Currently, there is a mandatory five-month waiting period for receiving Social Security Disability benefits for all prospective beneficiaries—even for those given 12 months or less to live.
The potential inequities of this requirement hit home, in particular, for Susan Young, a Long Island resident who had worked for decades a speech pathologist, paying into Social Security for over 30 years. In October, Young was diagnosed with stage four lung cancer, and told that she had only nine months left to live (despite not having been a smoker).

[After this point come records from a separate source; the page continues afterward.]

## src/rtl/regfile_ctrl_pkg.sv

```systemverilog
// Shared types and defaults for the register-file control blocks (scoreboard, bench, debug).
package regfile_ctrl_pkg;

    localparam int REG_NO_DEF   = 8;
    localparam int REG_IDX_W    = $clog2(REG_NO_DEF);
    typedef logic [REG_IDX_W-1:0] reg_idx_t;

    localparam int MAX_AGE_DEF  = 7;
    localparam int KILL_AGE_DEF = 2;
    localparam int AGE_W        = $clog2(MAX_AGE_DEF + 1);
    typedef logic [AGE_W-1:0] age_t;

    typedef enum logic [1:0] {
        HZ_NONE,
        HZ_RAW1,
        HZ_RAW2,
        HZ_WAW
    } hazard_e;

endpackage

```

## src/rtl/reg_scoreboard_if.sv

```systemverilog
// Issue, writeback and status bundle between decode and the register scoreboard.
// stall_cnt is present only when REG_SCOREBOARD_PERF_EN is defined.
interface reg_scoreboard_if
    import regfile_ctrl_pkg::*;
#(
    parameter int REG_NO = REG_NO_DEF
);
    localparam int IW = $clog2(REG_NO);

    logic              issue_valid;
    logic [IW-1:0]     issue_rs1;
    logic [IW-1:0]     issue_rs2;
    logic              issue_rs1_use;
    logic              issue_rs2_use;
    logic [IW-1:0]     issue_rd;
    logic              issue_rd_we;
    logic              wb_valid;
    logic [IW-1:0]     wb_rd;
    logic              flush;
    logic              stall;
    logic [REG_NO-1:0] pending;
    logic              lost_err;
`ifdef REG_SCOREBOARD_PERF_EN
    logic [31:0]       stall_cnt;

    modport master (
        output issue_valid, issue_rs1, issue_rs2, issue_rs1_use, issue_rs2_use,
        output issue_rd, issue_rd_we, wb_valid, wb_rd, flush,
        input  stall, pending, lost_err, stall_cnt
    );

    modport slave (
        input  issue_valid, issue_rs1, issue_rs2, issue_rs1_use, issue_rs2_use,
        input  issue_rd, issue_rd_we, wb_valid, wb_rd, flush,
        output stall, pending, lost_err, stall_cnt
    );
`else
    modport master (
        output issue_valid, issue_rs1, issue_rs2, issue_rs1_use, issue_rs2_use,
        output issue_rd, issue_rd_we, wb_valid, wb_rd, flush,
        input  stall, pending, lost_err
    );

    modport slave (
        input  issue_valid, issue_rs1, issue_rs2, issue_rs1_use, issue_rs2_use,
        input  issue_rd, issue_rd_we, wb_valid, wb_rd, flush,
        output stall, pending, lost_err
    );
`endif

endinterface

```

## src/rtl/sb_entry.sv

```systemverilog
// One scoreboard entry: pending bit plus age since issue, updated with
// priority set > young-flush kill > writeback clear > age increment.
module sb_entry
    import regfile_ctrl_pkg::*;
#(
    parameter int MAX_AGE  = MAX_AGE_DEF,
    parameter int KILL_AGE = KILL_AGE_DEF
) (
    input  logic Clk,
    input  logic Rst,
    input  logic set,
    input  logic flush,
    input  logic clr,
    output logic pend,
    output logic lost
);
    localparam int AW = $clog2(MAX_AGE + 1);

    logic          pend_reg;
    logic [AW-1:0] age_reg;

    always_ff @(posedge Clk or negedge Rst) begin
        if (!Rst) begin
            pend_reg <= 1'b0;
            age_reg  <= '0;
        end else if (set) begin
            // A new writer wins over a same-cycle writeback of the older one.
            pend_reg <= 1'b1;
            age_reg  <= '0;
        end else if (flush && (age_reg < AW'(KILL_AGE))) begin
            pend_reg <= 1'b0;
            age_reg  <= '0;
        end else if (clr) begin
            pend_reg <= 1'b0;
            age_reg  <= '0;
        end else if (pend_reg && (age_reg != AW'(MAX_AGE))) begin
            age_reg  <= age_reg + 1'b1;
        end
    end

    assign pend = pend_reg;
    assign lost = pend_reg && (age_reg == AW'(MAX_AGE));

endmodule

```

## src/rtl/reg_scoreboard.sv

```systemverilog
// In-order issue scoreboard: tracks outstanding register writes and stalls decode
// on RAW/WAW hazards not covered by the write bypass. REG_SCOREBOARD_PERF_EN adds stall_cnt.
module reg_scoreboard
    import regfile_ctrl_pkg::*;
#(
    parameter int REG_NO   = REG_NO_DEF,
    parameter int KILL_AGE = KILL_AGE_DEF,
    parameter int MAX_AGE  = MAX_AGE_DEF
) (
    input  logic            Clk,
    input  logic            Rst,
    reg_scoreboard_if.slave sb
);
    localparam int IW = $clog2(REG_NO);

    logic [REG_NO-1:0] pend;
    logic [REG_NO-1:0] lost_vec;
    logic              raw1;
    logic              raw2;
    logic              waw;
    hazard_e           hz;
    logic              stall;
    logic              issued;
    logic              lost_err_reg;

    assign pend[0]     = 1'b0;
    assign lost_vec[0] = 1'b0;

    for (genvar gi = 1; gi < REG_NO; gi++) begin : g_entry
        logic set_i;
        logic clr_i;

        assign set_i = issued && (sb.issue_rd == IW'(gi));
        assign clr_i = sb.wb_valid && (sb.wb_rd == IW'(gi));

        sb_entry #(
            .MAX_AGE  (MAX_AGE),
            .KILL_AGE (KILL_AGE)
        ) u_entry (
            .Clk   (Clk),
            .Rst   (Rst),
            .set   (set_i),
            .flush (sb.flush),
            .clr   (clr_i),
            .pend  (pend[gi]),
            .lost  (lost_vec[gi])
        );
    end

    // A register being written back this cycle is forwarded, so it is not a hazard.
    always_comb begin
        raw1 = sb.issue_rs1_use && (sb.issue_rs1 != '0) && pend[sb.issue_rs1]
               && !(sb.wb_valid && (sb.wb_rd == sb.issue_rs1));
        raw2 = sb.issue_rs2_use && (sb.issue_rs2 != '0) && pend[sb.issue_rs2]
               && !(sb.wb_valid && (sb.wb_rd == sb.issue_rs2));
        waw  = sb.issue_rd_we && (sb.issue_rd != '0) && pend[sb.issue_rd]
               && !(sb.wb_valid && (sb.wb_rd == sb.issue_rd));
        hz = HZ_NONE;
        if (raw1) begin
            hz = HZ_RAW1;
        end else if (raw2) begin
            hz = HZ_RAW2;
        end else if (waw) begin
            hz = HZ_WAW;
        end
    end

    assign stall  = Rst && sb.issue_valid && !sb.flush && (hz != HZ_NONE);
    assign issued = sb.issue_valid && !stall && !sb.flush && sb.issue_rd_we
                    && (sb.issue_rd != '0);

    always_ff @(posedge Clk or negedge Rst) begin
        if (!Rst) begin
            lost_err_reg <= 1'b0;
        end else if (|lost_vec) begin
            lost_err_reg <= 1'b1;
        end
    end

    assign sb.stall    = stall;
    assign sb.pending  = pend;
    assign sb.lost_err = lost_err_reg;

`ifdef REG_SCOREBOARD_PERF_EN
    logic [31:0] stall_cnt_reg;

    always_ff @(posedge Clk or negedge Rst) begin
        if (!Rst) begin
            stall_cnt_reg <= '0;
        end else if (stall) begin
            stall_cnt_reg <= stall_cnt_reg + 32'd1;
        end
    end

    assign sb.stall_cnt = stall_cnt_reg;
`endif

endmodule

```

## src/flat_wrapper.sv

```systemverilog
// flat-port wrapper written by rule: the top's interface ports become plain ports
module reg_scoreboard_flat import regfile_ctrl_pkg::*;
#(
    parameter int REG_NO   = REG_NO_DEF,
    parameter int KILL_AGE = KILL_AGE_DEF,
    parameter int MAX_AGE  = MAX_AGE_DEF
)
  (Clk, Rst, sb_issue_valid, sb_issue_rs1, sb_issue_rs2, sb_issue_rs1_use, sb_issue_rs2_use, sb_issue_rd, sb_issue_rd_we, sb_wb_valid, sb_wb_rd, sb_flush, sb_stall, sb_pending, sb_lost_err);
  reg_scoreboard_if #(.REG_NO(REG_NO)) sb_i ();
  input  logic Clk;
  input  logic Rst;
  input wire logic [$bits(sb_i.issue_valid)-1:0] sb_issue_valid;
  input wire logic [$bits(sb_i.issue_rs1)-1:0] sb_issue_rs1;
  input wire logic [$bits(sb_i.issue_rs2)-1:0] sb_issue_rs2;
  input wire logic [$bits(sb_i.issue_rs1_use)-1:0] sb_issue_rs1_use;
  input wire logic [$bits(sb_i.issue_rs2_use)-1:0] sb_issue_rs2_use;
  input wire logic [$bits(sb_i.issue_rd)-1:0] sb_issue_rd;
  input wire logic [$bits(sb_i.issue_rd_we)-1:0] sb_issue_rd_we;
  input wire logic [$bits(sb_i.wb_valid)-1:0] sb_wb_valid;
  input wire logic [$bits(sb_i.wb_rd)-1:0] sb_wb_rd;
  input wire logic [$bits(sb_i.flush)-1:0] sb_flush;
  output wire logic [$bits(sb_i.stall)-1:0] sb_stall;
  output wire logic [$bits(sb_i.pending)-1:0] sb_pending;
  output wire logic [$bits(sb_i.lost_err)-1:0] sb_lost_err;
  assign sb_i.issue_valid = sb_issue_valid;
  assign sb_i.issue_rs1 = sb_issue_rs1;
  assign sb_i.issue_rs2 = sb_issue_rs2;
  assign sb_i.issue_rs1_use = sb_issue_rs1_use;
  assign sb_i.issue_rs2_use = sb_issue_rs2_use;
  assign sb_i.issue_rd = sb_issue_rd;
  assign sb_i.issue_rd_we = sb_issue_rd_we;
  assign sb_i.wb_valid = sb_wb_valid;
  assign sb_i.wb_rd = sb_wb_rd;
  assign sb_i.flush = sb_flush;
  assign sb_stall = sb_i.stall;
  assign sb_pending = sb_i.pending;
  assign sb_lost_err = sb_i.lost_err;
  reg_scoreboard #(.REG_NO(REG_NO), .KILL_AGE(KILL_AGE), .MAX_AGE(MAX_AGE)) u_core (.Clk(Clk), .Rst(Rst), .sb(sb_i));
endmodule
```

## config.mk

```make
export PLATFORM = sky130hd
export DESIGN_NAME = reg_scoreboard_flat
export DESIGN_NICKNAME = d
export VERILOG_FILES = /design/src/rtl/regfile_ctrl_pkg.sv /design/src/rtl/reg_scoreboard_if.sv /design/src/rtl/sb_entry.sv /design/src/rtl/reg_scoreboard.sv /design/src/flat_wrapper.sv
export SDC_FILE = /design/constraint.sdc
export NUM_CORES = 1
export LEC_CHECK = 0
export BUFFER_PORTS_ARGS = -buffer_cell sky130_fd_sc_hd__buf_4
export CAP_MARGIN = 30
export CORE_MARGIN = 2
export CORE_UTILIZATION = 55
export CTS_BUF_LIST = sky130_fd_sc_hd__clkbuf_2 sky130_fd_sc_hd__clkbuf_4 sky130_fd_sc_hd__clkbuf_8
export DETAILED_ROUTE_END_ITERATION = 7
export PLACE_DENSITY = 0.77
export SLEW_MARGIN = 20
export SYNTH_ARGS = -nofsm -noshare
export SYNTH_HDL_FRONTEND = slang
export SYNTH_SLANG_ARGS = --single-unit
```

## constraint.sdc

```tcl
create_clock -name Clk -period 2.4 [get_ports Clk]
set_input_delay 0.36 -clock Clk [delete_from_list [all_inputs] [get_ports Clk]]
set_output_delay 0.36 -clock Clk [all_outputs]
set_load 0.1 [all_outputs]
```

==> results.sh, run 1 <==
export IMPL_synth_edff_count=0
export IMPL_tightestPinTransition_ps=787
export IMPL_cp_required_ps=2040
export IMPL_h_tree_depth=2
export IMPL_period_share=0.975
export IMPL_final_antenna_net_count=0
export IMPL_antenna_cells=0
export IMPL_vias=1845
export IMPL_largest_reg_flops=21
export IMPL_clock_sinks=29
export IMPL_synth_warnings=0
export IMPL_drive_gt1_frac=0.322
export IMPL_setup_viol=0
export IMPL_floorplan_initialDensity=0.564
export IMPL_ioPinCount=30
export IMPL_swShare=0.290
export IMPL_max_cap_violations=0
export IMPL_ys_flop_type="dfrtp_1"
export IMPL_grt_pass1_wl_mm=8.16
export IMPL_wl_per_cell_um=16.6
export IMPL_yosys_top_cells_area="dfrtp_1 32%, mux2_2 10%, ha_1 7.8%"
export IMPL_synth_nets=265
export IMPL_crit_chain="mux2_4 -> o21ai_0 -> nor4bb_2 -> nor3_2 -> nor4bb_4 -> buf_6"
export IMPL_synth_cells=231
export IMPL_root_buffer="clkbuf_8"
export IMPL_internal_power_uw=827
export IMPL_status="finished clean"
export IMPL_syn_mean_instance_area_um2=9.70
export IMPL_synth_area_um2=2240
export IMPL_gp_congestion=0.867
export IMPL_cp_max_fo=4
export IMPL_drt_iter0_drc=98
export IMPL_hpwlAfterDp_mm=3.95
export IMPL_rows=23
export IMPL_ctsLongestPathBuffers=2
export IMPL_maxSlewHeadroom=0.470
export IMPL_clk_latency_ps=290
export IMPL_total_power_mw=1.16
export IMPL_fillers=326
export IMPL_grt_max_degree=21
export IMPL_hold_slack_ps=460
export IMPL_criticalPathCategory="reg2out"
export IMPL_slew_violations=0
export IMPL_grt_pass1_vias=1711
export IMPL_slowest_delay_ps=410
export IMPL_power_leakage_nw=1.35
export IMPL_cpMaxStageDelayCell="dfrtp_2"
export IMPL_portBuffers=28
export IMPL_dr_pass1_iters=4
export IMPL_power_frac_comb=0.206
export IMPL_cts_buffers=5
export IMPL_cp_arrival_ps=1980
export IMPL_final_nets=297
export IMPL_yosysMostFrequentCell="dfrtp_1"
export IMPL_clk_pin_slew_worst_paths_ps=60
export IMPL_p_clk_frac=0.362
export IMPL_ys_types=38
export IMPL_fin_crit_ps=2340
export IMPL_antenna_found_initial=0
export IMPL_route_detailed_drc=0
export IMPL_viasPerCell=5.88
export IMPL_setup_ws_ps=58.8
export IMPL_synth_commonest_cells="29 x dfrtp_1, 25 x nor3_1, 24 x nand2_1, 20 x mux2_2, 14 x ha_1"
export IMPL_crit_buf_inv=1
export IMPL_track_usage=0.242
export IMPL_hold_viol=0
export IMPL_async_flop_share=1.00
export IMPL_power_frac_seq=0.433
export IMPL_peakVddDrop_mv=0.296
export IMPL_cts_tree="built"
export IMPL_area_delta_synth_final_pct=19.8
export IMPL_p_per_area_nw_per_um2=434
export IMPL_min_path_type="in2async"
export IMPL_dieWidth_um=67.8
export IMPL_core_area_um2=3970
export IMPL_yosysTopAreaCellShare=0.324
export IMPL_timing_fmax_ghz=0.427
export IMPL_synth_seq_cells=29
export IMPL_routed_wl_mm=5.22
export IMPL_ys_seq_area_frac=0.324
export IMPL_pre_cts_slack_ps=85.4
export IMPL_fin_worst_skew_ps=7.82
export IMPL_die_y_um=67.8
export IMPL_dieArea_um2=4600
export IMPL_worstSetupStartpointType="register"
export IMPL_cp_end_kind="output port"
export IMPL_p_sw_uw=337
export IMPL_netlist_top_cell_by_area="dfrtp_1"
export IMPL_grt_remaining_overflow=0
export IMPL_finalSetupTns_ps=0
export IMPL_cp_top_family="simple AND/OR/NAND/NOR gates"
[power groups by stage]
stage	combinational, mW	clock (mW)	sequential, mW
after global routing	0.254	0.443	0.504
final	0.239	0.421	0.504
after CTS	0.232	0.426	0.503
after detailed placement	0.227	0	0.512
after floorplan	0.155	0	0.511
after global placement	0.224	0	0.512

“I’m just sad and that’s how I describe it,” said Young. “I’m unbelievably sad. Superficial things in life don’t mean anything anymore, but the three people that really matter are my husband and my two children. I won’t see my children’s marriage. I won’t be a grandma. I’ll never get those opportunities.”
Once diagnosed, Young applied for Social Security Disability benefits, and was approved for $2,000 per month. The catch? She would have to wait five months to collect.

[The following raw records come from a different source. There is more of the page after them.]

==> config.mk <==
export PLATFORM = sky130hd
export DESIGN_NAME = csr_register_bridge
export DESIGN_NICKNAME = d
export VERILOG_FILES = /design/src/rtl/csr_register_bridge.sv
export SDC_FILE = /design/constraint.sdc
export NUM_CORES = 1
export LEC_CHECK = 0
export ABC_AREA = 1
export BUFFER_PORTS_ARGS = -buffer_cell sky130_fd_sc_hd__buf_4
export CELL_PAD_IN_SITES_DETAIL_PLACEMENT = 1
export CELL_PAD_IN_SITES_GLOBAL_PLACEMENT = 1
export CORE_AREA = 3 3 109 111
export DETAILED_ROUTE_END_ITERATION = 16
export DIE_AREA = 0 0 112 114
export PLACE_DENSITY = 0.88
export SYNTH_ARGS = -nofsm -noshare
export SYNTH_HDL_FRONTEND = slang
export SYNTH_SLANG_ARGS = --single-unit
==> constraint.sdc <==
create_clock -name clock -period 4.75 [get_ports clock]
set_input_delay 0.95 -clock clock [delete_from_list [all_inputs] [get_ports clock]]
set_output_delay 0.95 -clock clock [all_outputs]
set_load 0.1 [all_outputs]
$ cat config.mk
export PLATFORM = sky130hd
export DESIGN_NAME = vga_fb_arbiter
export DESIGN_NICKNAME = d
export VERILOG_FILES = /design/src/rtl/vga_fb_arbiter.sv
export SDC_FILE = /design/constraint.sdc
export NUM_CORES = 1
export LEC_CHECK = 0
export ABC_AREA = 1
export ABC_CLOCK_PERIOD_IN_PS = 800
export BUFFER_PORTS_ARGS = -buffer_cell sky130_fd_sc_hd__buf_2
export CELL_PAD_IN_SITES_DETAIL_PLACEMENT = 2
export CELL_PAD_IN_SITES_GLOBAL_PLACEMENT = 2
export CORE_ASPECT_RATIO = 0.5
export CORE_MARGIN = 3
export CORE_UTILIZATION = 19
export CTS_BUF_LIST = sky130_fd_sc_hd__clkbuf_8
export DETAILED_ROUTE_END_ITERATION = 8
export GPL_TIMING_DRIVEN = 0
export PLACE_DENSITY_LB_ADDON = 0.05
export SKIP_CTS_REPAIR_TIMING = 1
export SLEW_MARGIN = 10
export SYNTH_ARGS = -nofsm -noshare
export SYNTH_HDL_FRONTEND = slang
export SYNTH_SLANG_ARGS = --single-unit
export TNS_END_PERCENT = 100
$ cat constraint.sdc
create_clock -name clk -period 0.8 [get_ports clk]
set_input_delay 0.04 -clock clk [delete_from_list [all_inputs] [get_ports clk]]
set_output_delay 0.04 -clock clk [all_outputs]
set_load 0.02 [all_outputs]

This restriction is intended to avoid disability fraud. But it struck Young as an injustice.
“I could’ve continued to collect a salary,” she explained. “I could’ve gone on sick time…I was committed enough to do what was right for the general public, then the thanks you get is that no one is going to look after you.”
So she contacted her Congressman, Representative (D, 3rd District) Steve Israel about her case.
“This rule which may make sense in some cases does not make sense in this case,” Congressman Israel said.
And, with claimants like Young in mind, Israel has announced legislation in Congress that would exempt the terminally ill from the waiting period. The bill is currently being drafted, and the Congressman will introduce it when Congress resumes its duties—after being on a break—at some point in the next few weeks.
Young stood at his side when he made the announcement.